**Exercise brief**
Take the records below and retype them line by line, from the first line through the one containing "pin swaps,0,1"; stop there.

**Collected data entries**

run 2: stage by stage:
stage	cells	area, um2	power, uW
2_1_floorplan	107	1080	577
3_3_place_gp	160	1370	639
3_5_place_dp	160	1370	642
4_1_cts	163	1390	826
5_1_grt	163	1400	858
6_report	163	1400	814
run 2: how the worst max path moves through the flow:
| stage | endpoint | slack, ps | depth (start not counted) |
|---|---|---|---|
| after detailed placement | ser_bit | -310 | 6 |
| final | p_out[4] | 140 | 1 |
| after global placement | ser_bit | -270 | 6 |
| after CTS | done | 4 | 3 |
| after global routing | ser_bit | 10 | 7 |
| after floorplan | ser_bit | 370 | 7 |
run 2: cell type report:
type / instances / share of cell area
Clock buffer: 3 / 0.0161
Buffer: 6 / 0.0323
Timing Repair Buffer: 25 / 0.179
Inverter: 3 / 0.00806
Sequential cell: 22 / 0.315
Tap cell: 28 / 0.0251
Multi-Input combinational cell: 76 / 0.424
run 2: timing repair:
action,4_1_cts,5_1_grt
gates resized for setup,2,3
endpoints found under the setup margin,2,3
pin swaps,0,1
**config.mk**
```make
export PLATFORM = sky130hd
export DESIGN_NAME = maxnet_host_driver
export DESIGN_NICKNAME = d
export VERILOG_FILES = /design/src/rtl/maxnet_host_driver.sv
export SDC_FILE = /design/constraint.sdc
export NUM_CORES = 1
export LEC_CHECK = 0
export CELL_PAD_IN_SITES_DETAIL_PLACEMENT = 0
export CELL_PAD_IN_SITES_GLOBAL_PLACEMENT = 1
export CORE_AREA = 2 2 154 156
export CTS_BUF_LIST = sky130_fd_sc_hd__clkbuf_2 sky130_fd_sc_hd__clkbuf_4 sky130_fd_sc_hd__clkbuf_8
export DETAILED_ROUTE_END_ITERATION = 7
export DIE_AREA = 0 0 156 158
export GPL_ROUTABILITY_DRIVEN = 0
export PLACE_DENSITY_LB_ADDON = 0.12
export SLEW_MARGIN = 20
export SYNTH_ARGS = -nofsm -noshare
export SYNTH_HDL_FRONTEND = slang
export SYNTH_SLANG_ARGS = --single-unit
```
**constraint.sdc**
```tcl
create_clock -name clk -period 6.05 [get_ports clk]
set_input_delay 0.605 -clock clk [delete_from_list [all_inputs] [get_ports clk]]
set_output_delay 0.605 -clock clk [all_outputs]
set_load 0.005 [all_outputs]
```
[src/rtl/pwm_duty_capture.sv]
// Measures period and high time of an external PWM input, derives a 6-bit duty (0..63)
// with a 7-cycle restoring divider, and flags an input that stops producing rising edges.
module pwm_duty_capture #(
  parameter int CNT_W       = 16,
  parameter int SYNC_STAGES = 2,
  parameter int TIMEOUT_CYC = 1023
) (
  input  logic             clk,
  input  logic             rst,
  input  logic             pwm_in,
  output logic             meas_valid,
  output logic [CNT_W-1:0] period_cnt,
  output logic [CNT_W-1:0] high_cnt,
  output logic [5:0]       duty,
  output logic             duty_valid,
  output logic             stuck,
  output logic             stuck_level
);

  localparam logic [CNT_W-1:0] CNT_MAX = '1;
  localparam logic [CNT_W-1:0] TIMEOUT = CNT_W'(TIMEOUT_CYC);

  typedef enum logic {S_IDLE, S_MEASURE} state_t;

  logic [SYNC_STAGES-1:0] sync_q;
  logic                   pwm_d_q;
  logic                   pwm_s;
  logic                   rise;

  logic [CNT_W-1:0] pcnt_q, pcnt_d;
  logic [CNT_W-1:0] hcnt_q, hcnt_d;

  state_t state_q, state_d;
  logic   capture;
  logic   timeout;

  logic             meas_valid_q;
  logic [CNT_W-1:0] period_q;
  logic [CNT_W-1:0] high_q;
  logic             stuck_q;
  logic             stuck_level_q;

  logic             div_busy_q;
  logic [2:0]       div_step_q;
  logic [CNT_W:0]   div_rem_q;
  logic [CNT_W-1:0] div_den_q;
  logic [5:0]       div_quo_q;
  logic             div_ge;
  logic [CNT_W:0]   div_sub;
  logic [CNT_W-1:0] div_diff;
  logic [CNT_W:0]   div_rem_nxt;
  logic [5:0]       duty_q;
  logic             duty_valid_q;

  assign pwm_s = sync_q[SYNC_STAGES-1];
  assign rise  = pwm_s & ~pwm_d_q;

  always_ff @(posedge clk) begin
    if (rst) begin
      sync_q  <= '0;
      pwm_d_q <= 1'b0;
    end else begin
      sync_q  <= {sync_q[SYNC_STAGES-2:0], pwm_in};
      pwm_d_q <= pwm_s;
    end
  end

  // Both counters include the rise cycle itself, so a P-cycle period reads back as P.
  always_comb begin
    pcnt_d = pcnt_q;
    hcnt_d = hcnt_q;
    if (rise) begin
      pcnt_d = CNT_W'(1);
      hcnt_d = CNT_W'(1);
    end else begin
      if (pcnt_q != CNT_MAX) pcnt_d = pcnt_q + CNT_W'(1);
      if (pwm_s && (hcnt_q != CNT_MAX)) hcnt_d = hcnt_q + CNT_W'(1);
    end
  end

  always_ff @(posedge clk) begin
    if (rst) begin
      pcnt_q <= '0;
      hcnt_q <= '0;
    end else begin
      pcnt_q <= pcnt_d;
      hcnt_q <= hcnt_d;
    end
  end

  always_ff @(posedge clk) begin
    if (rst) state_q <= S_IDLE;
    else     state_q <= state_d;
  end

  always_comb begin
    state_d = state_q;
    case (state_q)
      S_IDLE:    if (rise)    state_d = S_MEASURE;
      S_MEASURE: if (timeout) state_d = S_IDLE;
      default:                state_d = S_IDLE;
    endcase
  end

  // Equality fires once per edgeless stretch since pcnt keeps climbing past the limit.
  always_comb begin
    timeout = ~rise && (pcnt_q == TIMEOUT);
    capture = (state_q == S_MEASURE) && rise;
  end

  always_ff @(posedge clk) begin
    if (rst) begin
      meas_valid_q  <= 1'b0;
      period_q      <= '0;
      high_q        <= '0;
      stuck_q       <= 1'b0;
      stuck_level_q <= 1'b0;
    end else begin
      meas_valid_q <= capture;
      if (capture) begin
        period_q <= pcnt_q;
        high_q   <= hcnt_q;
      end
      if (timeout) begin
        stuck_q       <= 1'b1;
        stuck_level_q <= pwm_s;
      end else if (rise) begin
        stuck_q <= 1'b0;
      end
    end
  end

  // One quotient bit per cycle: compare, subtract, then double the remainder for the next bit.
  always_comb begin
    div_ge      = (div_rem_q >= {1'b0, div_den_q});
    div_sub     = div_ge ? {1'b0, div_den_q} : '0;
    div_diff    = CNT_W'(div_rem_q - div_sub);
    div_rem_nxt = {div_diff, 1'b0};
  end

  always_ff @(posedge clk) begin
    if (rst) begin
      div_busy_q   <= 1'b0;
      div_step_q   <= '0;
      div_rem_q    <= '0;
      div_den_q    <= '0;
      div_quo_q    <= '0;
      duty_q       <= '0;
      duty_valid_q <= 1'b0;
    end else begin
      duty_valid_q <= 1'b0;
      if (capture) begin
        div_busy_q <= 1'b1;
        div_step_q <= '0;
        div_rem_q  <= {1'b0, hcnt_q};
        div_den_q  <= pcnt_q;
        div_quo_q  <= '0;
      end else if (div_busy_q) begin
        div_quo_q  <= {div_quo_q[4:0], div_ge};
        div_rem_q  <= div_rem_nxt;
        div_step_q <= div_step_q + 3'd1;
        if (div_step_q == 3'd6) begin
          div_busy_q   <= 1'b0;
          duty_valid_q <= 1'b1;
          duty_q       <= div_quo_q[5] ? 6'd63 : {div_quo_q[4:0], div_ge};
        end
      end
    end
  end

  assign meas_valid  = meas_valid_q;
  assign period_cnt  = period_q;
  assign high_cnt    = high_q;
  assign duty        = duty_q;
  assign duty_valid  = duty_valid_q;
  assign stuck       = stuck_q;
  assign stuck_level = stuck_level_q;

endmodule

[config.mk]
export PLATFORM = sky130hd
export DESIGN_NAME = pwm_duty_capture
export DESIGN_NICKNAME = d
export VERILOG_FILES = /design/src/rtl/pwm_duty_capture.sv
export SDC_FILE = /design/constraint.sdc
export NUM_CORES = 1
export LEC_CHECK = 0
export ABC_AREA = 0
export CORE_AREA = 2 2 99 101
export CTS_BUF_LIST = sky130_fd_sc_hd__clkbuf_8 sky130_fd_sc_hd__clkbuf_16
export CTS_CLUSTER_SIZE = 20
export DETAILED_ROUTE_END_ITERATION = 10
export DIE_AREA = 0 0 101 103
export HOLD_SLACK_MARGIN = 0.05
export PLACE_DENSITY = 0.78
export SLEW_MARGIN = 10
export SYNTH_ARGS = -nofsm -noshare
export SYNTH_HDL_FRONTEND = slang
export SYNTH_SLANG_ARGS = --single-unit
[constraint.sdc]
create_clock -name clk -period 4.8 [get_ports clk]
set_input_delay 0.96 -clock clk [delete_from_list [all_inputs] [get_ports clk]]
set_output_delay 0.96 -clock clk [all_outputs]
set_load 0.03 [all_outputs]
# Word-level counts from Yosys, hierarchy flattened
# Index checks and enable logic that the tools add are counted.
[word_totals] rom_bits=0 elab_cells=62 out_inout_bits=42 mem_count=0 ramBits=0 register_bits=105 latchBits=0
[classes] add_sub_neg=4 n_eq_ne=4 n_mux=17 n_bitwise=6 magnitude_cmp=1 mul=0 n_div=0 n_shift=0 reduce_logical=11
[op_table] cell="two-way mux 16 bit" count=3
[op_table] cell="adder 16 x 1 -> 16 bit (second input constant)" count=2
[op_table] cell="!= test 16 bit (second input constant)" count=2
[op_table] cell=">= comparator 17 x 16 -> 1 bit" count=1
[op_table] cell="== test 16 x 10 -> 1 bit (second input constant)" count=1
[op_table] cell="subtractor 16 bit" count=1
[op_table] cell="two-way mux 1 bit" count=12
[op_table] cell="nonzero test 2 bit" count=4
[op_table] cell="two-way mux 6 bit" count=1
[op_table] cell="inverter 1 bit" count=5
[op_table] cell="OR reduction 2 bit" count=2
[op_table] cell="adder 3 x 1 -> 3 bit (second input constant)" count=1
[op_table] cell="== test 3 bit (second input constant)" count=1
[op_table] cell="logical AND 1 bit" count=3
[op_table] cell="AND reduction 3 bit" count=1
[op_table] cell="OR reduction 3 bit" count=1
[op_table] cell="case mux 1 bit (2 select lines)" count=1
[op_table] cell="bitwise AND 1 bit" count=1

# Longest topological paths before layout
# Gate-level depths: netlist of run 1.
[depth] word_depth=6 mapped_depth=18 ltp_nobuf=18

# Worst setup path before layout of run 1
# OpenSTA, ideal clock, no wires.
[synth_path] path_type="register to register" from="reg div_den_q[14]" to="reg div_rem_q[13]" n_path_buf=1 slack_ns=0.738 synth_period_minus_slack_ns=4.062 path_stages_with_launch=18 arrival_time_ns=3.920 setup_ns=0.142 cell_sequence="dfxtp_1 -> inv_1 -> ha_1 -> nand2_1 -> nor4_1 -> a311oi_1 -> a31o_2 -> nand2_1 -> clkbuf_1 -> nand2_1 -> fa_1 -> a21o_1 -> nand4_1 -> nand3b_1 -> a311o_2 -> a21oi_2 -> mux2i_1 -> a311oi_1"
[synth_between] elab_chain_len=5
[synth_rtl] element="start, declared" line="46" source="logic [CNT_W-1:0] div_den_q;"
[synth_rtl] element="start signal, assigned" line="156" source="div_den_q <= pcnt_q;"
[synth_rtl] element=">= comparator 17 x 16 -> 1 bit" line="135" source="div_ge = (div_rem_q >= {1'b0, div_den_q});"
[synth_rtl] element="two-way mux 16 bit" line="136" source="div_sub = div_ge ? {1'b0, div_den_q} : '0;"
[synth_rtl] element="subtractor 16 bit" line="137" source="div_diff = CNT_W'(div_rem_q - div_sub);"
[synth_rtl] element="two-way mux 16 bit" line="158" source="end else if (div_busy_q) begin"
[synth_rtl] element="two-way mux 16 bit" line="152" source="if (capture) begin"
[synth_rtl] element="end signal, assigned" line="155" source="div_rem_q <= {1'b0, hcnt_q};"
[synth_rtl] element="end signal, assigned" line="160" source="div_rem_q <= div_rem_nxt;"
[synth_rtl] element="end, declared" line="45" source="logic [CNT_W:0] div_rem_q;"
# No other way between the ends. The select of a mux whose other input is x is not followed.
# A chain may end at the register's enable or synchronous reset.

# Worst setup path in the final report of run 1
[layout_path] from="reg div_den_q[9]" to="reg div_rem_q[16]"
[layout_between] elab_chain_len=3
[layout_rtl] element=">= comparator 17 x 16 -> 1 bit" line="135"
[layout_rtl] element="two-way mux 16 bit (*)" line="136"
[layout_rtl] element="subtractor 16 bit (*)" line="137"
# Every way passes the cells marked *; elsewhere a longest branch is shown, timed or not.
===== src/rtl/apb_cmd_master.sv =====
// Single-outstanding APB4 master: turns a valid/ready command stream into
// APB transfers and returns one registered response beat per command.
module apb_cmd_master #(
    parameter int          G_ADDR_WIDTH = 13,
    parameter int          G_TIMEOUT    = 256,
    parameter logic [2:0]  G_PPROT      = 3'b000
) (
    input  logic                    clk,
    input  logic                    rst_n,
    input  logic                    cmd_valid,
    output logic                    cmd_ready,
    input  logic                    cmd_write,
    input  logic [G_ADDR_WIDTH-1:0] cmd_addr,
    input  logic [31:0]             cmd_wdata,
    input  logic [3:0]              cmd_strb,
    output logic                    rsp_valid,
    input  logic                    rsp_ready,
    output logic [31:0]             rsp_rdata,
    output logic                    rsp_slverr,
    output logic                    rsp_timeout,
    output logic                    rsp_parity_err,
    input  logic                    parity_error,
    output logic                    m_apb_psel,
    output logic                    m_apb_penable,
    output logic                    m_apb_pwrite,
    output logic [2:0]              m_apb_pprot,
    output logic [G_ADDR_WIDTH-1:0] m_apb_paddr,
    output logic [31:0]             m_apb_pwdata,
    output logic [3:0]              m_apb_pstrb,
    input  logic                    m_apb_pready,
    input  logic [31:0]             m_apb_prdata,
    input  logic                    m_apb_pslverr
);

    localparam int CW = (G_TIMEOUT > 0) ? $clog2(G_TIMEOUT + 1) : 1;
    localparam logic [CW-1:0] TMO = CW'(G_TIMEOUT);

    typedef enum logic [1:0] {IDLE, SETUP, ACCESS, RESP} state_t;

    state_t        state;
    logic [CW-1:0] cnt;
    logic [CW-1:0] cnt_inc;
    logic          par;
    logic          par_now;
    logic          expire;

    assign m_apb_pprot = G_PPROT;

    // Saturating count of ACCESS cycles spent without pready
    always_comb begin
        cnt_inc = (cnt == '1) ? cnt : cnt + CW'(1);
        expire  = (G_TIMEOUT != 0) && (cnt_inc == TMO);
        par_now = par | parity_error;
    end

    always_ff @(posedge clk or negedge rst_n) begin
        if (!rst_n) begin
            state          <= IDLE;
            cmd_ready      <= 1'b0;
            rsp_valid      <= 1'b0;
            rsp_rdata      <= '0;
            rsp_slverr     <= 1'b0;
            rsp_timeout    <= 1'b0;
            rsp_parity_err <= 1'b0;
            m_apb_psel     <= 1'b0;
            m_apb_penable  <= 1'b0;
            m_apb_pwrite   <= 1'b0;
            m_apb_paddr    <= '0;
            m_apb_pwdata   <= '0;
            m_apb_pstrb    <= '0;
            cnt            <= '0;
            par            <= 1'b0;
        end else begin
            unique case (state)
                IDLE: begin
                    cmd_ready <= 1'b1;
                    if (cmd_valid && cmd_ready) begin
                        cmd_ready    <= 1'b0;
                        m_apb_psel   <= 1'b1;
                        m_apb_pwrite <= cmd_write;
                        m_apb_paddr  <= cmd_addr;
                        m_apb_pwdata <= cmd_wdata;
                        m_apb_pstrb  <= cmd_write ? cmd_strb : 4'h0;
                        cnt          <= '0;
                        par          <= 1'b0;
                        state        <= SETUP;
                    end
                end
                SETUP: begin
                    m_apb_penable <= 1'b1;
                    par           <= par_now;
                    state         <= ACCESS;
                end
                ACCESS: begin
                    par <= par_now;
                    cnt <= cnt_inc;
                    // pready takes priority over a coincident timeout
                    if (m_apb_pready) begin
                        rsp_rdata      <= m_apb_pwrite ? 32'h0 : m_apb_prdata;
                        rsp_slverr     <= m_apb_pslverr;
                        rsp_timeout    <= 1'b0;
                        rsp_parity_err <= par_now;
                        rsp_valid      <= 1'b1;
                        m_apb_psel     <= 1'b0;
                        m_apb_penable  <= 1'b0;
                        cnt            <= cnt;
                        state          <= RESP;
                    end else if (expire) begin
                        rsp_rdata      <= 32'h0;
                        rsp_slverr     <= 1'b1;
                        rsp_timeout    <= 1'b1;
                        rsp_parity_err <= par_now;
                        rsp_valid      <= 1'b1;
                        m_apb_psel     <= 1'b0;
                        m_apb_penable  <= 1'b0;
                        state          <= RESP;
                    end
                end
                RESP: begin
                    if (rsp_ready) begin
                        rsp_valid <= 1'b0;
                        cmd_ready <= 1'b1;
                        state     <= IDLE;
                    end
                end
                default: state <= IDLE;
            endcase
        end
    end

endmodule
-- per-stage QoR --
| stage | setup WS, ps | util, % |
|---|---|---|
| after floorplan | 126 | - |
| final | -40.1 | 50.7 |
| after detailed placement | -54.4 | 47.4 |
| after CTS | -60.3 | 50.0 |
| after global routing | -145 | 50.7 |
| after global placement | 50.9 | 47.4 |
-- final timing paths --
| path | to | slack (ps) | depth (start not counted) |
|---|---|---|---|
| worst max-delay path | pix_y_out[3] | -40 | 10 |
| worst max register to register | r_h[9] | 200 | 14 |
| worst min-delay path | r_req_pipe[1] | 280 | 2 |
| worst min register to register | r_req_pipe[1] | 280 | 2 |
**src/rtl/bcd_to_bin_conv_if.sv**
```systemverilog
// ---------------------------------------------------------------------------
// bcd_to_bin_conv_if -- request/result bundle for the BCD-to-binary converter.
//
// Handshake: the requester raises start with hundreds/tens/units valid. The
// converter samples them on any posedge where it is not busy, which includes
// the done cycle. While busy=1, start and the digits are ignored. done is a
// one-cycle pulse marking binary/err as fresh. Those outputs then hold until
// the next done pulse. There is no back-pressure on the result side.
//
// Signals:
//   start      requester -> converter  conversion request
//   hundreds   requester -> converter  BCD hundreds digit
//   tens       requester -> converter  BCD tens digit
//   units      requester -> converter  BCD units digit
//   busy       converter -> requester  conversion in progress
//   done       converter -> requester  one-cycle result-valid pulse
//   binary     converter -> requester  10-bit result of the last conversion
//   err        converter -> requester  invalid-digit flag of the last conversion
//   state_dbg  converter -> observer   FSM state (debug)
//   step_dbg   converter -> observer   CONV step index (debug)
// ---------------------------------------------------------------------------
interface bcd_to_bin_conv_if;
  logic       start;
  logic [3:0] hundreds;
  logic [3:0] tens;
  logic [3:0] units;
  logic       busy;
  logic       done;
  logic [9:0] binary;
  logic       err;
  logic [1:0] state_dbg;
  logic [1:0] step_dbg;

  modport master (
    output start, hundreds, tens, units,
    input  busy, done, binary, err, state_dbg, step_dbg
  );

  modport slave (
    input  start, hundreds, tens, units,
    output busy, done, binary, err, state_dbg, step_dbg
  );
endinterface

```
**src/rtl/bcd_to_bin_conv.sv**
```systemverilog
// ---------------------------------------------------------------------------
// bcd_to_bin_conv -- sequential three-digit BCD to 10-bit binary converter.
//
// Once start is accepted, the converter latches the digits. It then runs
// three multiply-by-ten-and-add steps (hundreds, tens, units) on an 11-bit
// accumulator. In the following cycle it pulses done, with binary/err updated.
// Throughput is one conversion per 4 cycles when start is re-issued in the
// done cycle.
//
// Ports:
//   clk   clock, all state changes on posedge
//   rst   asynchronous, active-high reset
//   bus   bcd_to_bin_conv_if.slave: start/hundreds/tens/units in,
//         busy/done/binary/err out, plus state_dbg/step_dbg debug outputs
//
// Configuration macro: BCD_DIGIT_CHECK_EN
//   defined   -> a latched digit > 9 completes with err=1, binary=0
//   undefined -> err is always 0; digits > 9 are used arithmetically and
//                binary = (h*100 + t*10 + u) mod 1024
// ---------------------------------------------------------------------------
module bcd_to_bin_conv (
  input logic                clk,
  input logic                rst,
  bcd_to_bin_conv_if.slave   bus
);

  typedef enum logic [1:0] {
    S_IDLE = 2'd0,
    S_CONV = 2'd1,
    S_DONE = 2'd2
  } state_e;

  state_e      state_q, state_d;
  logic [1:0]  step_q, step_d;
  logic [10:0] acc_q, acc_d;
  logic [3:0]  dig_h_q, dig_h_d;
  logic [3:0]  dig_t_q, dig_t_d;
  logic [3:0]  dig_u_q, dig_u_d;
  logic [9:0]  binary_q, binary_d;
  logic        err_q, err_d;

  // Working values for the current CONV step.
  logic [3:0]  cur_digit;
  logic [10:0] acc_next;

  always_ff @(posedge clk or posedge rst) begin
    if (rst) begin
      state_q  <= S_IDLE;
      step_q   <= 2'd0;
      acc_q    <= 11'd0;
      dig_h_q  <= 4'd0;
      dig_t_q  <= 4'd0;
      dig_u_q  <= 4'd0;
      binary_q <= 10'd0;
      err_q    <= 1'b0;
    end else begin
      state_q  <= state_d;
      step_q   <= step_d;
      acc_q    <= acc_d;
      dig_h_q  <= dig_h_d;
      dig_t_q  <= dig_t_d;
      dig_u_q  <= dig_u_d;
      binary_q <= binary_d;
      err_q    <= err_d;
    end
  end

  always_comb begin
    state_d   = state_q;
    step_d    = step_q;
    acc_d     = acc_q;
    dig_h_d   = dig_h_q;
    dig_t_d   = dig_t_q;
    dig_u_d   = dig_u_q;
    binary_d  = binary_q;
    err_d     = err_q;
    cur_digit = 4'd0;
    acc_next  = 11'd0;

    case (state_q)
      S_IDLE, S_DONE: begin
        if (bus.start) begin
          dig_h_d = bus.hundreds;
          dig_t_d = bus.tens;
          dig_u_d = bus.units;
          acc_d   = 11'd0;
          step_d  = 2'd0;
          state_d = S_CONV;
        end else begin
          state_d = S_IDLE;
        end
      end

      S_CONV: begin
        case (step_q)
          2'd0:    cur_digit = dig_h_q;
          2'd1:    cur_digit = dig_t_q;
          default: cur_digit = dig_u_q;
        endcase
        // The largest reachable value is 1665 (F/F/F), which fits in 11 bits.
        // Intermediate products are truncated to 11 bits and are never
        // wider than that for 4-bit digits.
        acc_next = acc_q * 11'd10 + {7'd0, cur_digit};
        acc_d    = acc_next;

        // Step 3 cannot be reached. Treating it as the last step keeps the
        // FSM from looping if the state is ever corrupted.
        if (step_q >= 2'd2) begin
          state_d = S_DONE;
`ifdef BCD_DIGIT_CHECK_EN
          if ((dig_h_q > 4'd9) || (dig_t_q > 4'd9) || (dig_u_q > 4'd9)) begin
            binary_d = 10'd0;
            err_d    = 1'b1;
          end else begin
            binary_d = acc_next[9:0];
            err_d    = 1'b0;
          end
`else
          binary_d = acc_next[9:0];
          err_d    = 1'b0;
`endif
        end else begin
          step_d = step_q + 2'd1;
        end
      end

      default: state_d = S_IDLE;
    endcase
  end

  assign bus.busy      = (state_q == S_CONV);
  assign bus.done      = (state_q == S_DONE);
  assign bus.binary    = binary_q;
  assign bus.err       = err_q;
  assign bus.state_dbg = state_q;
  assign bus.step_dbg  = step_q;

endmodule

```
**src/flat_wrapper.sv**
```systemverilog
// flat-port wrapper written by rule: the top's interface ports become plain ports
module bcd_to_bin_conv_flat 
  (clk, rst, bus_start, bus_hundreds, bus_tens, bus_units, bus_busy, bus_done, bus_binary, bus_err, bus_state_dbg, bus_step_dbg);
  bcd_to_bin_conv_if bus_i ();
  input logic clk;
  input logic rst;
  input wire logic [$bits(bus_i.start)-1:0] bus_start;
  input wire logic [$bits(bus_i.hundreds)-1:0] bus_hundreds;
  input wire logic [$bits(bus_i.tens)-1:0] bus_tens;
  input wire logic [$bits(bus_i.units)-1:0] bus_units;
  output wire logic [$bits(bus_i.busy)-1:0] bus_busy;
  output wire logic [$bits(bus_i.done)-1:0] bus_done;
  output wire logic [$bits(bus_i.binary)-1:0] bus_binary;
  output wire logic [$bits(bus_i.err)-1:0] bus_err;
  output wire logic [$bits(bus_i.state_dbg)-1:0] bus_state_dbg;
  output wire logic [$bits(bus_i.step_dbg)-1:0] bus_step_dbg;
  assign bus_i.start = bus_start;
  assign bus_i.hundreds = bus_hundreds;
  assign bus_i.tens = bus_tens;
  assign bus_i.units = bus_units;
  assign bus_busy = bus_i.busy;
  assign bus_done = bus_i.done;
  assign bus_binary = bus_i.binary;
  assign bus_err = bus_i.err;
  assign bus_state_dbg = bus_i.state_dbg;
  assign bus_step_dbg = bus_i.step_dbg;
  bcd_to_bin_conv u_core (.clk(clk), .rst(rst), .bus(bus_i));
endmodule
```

**Response to this task**
run 2: stage by stage:
stage	cells	area, um2	power, uW
2_1_floorplan	107	1080	577
3_3_place_gp	160	1370	639
3_5_place_dp	160	1370	642
4_1_cts	163	1390	826
5_1_grt	163	1400	858
6_report	163	1400	814
run 2: how the worst max path moves through the flow:
| stage | endpoint | slack, ps | depth (start not counted) |
|---|---|---|---|
| after detailed placement | ser_bit | -310 | 6 |
| final | p_out[4] | 140 | 1 |
| after global placement | ser_bit | -270 | 6 |
| after CTS | done | 4 | 3 |
| after global routing | ser_bit | 10 | 7 |
| after floorplan | ser_bit | 370 | 7 |
run 2: cell type report:
type / instances / share of cell area
Clock buffer: 3 / 0.0161
Buffer: 6 / 0.0323
Timing Repair Buffer: 25 / 0.179
Inverter: 3 / 0.00806
Sequential cell: 22 / 0.315
Tap cell: 28 / 0.0251
Multi-Input combinational cell: 76 / 0.424
run 2: timing repair:
action,4_1_cts,5_1_grt
gates resized for setup,2,3
endpoints found under the setup margin,2,3
pin swaps,0,1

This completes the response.